The bill would streamline the processing of these applications, as the list of approved drugs would reduce the administrative burden associated with assessing the safety and efficacy of a new drug. In theory, this would help reduce processing times. However, we have some concerns regarding the effects of this bill. First, Quebec and the provinces are not included in this initiative. That is what I pointed out to my colleague in my question earlier. As everyone knows, they are the ones that run our health care systems, especially our drug insurance programs. For access to these drugs to become a reality, it is imperative that Quebec and the provinces be consulted so that they can harmonize their systems. Otherwise, only the wealthiest individuals will be able to access drugs, which runs counter to a fundamental principle at the heart of the Canada Health Act: the principle of accessibility.

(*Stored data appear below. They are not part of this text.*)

== build 27 ==
## gift_shop_part1
module gift_shop_part1(
    input clk, 
    input rst,
    input [31:0] data_in,   
    input valid_in,         
    output ready,       
    output reg finished,
    output reg [63:0] result
);
Size in the first run: about 2,300 flip-flops, about 200,000 sq um of cells after synthesis.
clock: 7.43 ns
lec_check: 0
abc_area: 1
cap_margin: 15
core_aspect_ratio: 1.25
core_margin: 2
core_utilization: 40
cts_cluster_size: 12
gpl_routability_driven: 0
gpl_timing_driven: 1
max_routing_layer: met4
setup_slack_margin: 2.18
slew_margin: 0
run.sh (not shown) runs the stock make flow with config.mk's settings and CLKGATE_MAP_FILE=.
Final checks on build 27, whose flow otherwise completed, came back failing, citing setup timing.
### build 27 -> build 22
Settings: a deleted GPL_ROUTABILITY_DRIVEN that had been 0; an added PLACE_DENSITY of 0.6; a change of SLEW_MARGIN from 0 to 20; a deleted SETUP_SLACK_MARGIN that had been 2.18; a deleted ABC_AREA that had been 1; a deleted GPL_TIMING_DRIVEN that had been 1; a change of CAP_MARGIN from 15 to 20; a deleted CORE_ASPECT_RATIO that had been 1.25; a change of CORE_UTILIZATION from 40 to 65; a change of CTS_CLUSTER_SIZE from 12 to 40; a change of the clock period (ns, I/O delays scaled along) from 7.43 to 7.85.
Notes after the runs:
- Delta (build 22 minus build 27): power fell 24%, synthesized area fell 4500 sq um, antenna cell count rose 3.
- Build 22: flow complete, layout not clean; failing: setup timing
- Looking at timing endpoint of the critical path, the stage13_prod_partial[63] result is from build 22; the stage13_prod_partial[28] one comes from build 27.
### design/flow/constraint.sdc
create_clock -name core_clock -period 7.87 [get_ports {CLOCK_50}]
set_input_delay 1.5740 -clock core_clock [delete_from_list [all_inputs] [get_ports {CLOCK_50}]]
set_output_delay 1.5740 -clock core_clock [all_outputs]
set_load 0.01 [all_outputs]
### design/flow/run.sh
#!/bin/bash
# the make line also repeats each setting of config.mk as NAME=value (left out here)
make -C /OpenROAD-flow-scripts/flow DESIGN_CONFIG=/design/flow/config.mk WORK_HOME=/design/flow/orfs CLKGATE_MAP_FILE= finish
### design/flow/config.mk
export PLATFORM = sky130hd
export DESIGN_NAME = DE2_115_Project_Top
export DESIGN_NICKNAME = DE2_115_Project_Top
export VERILOG_FILES = /design/flow/design.v
export SDC_FILE = /design/flow/constraint.sdc
export NUM_CORES = 4
export LEC_CHECK = 0
export CAP_MARGIN = 20
export CELL_PAD_IN_SITES_GLOBAL_PLACEMENT = 0
export CORE_ASPECT_RATIO = 0.57
export CORE_MARGIN = 2
export CORE_UTILIZATION = 72
export CTS_CLUSTER_DIAMETER = 169
export GPL_ROUTABILITY_DRIVEN = 1
export PLACE_DENSITY_LB_ADDON = 0.18
export SLEW_MARGIN = 40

We would like to know whether the sponsor of the bill considers the current cost provisions in the SAP to be sufficient. This is certainly something that can also be looked at in committee. Quebec already has a program that allows patients, under specific conditions, to access drugs not covered by the Régie de l'assurance-maladie du Québec. It is known as the exceptional medications and exceptional patient program. It does not provide access to drugs that are not marketed in Canada, but it does provide access to drugs that are not on the list of insurable drugs. The bill would therefore not interfere with Quebec's programs.
We still want Quebec and the provinces to be consulted, because it is the hospitals and doctors in the provinces who will have to navigate this program. As for the procedures for adding drugs to the list, we will need to address ethical questions surrounding the creation of the advisory committee and the application process. To that end, the Bloc Québécois will take the time to consult with experts and stakeholders during the committee review of the bill. We will therefore wait until the committee stage to decide on the next steps.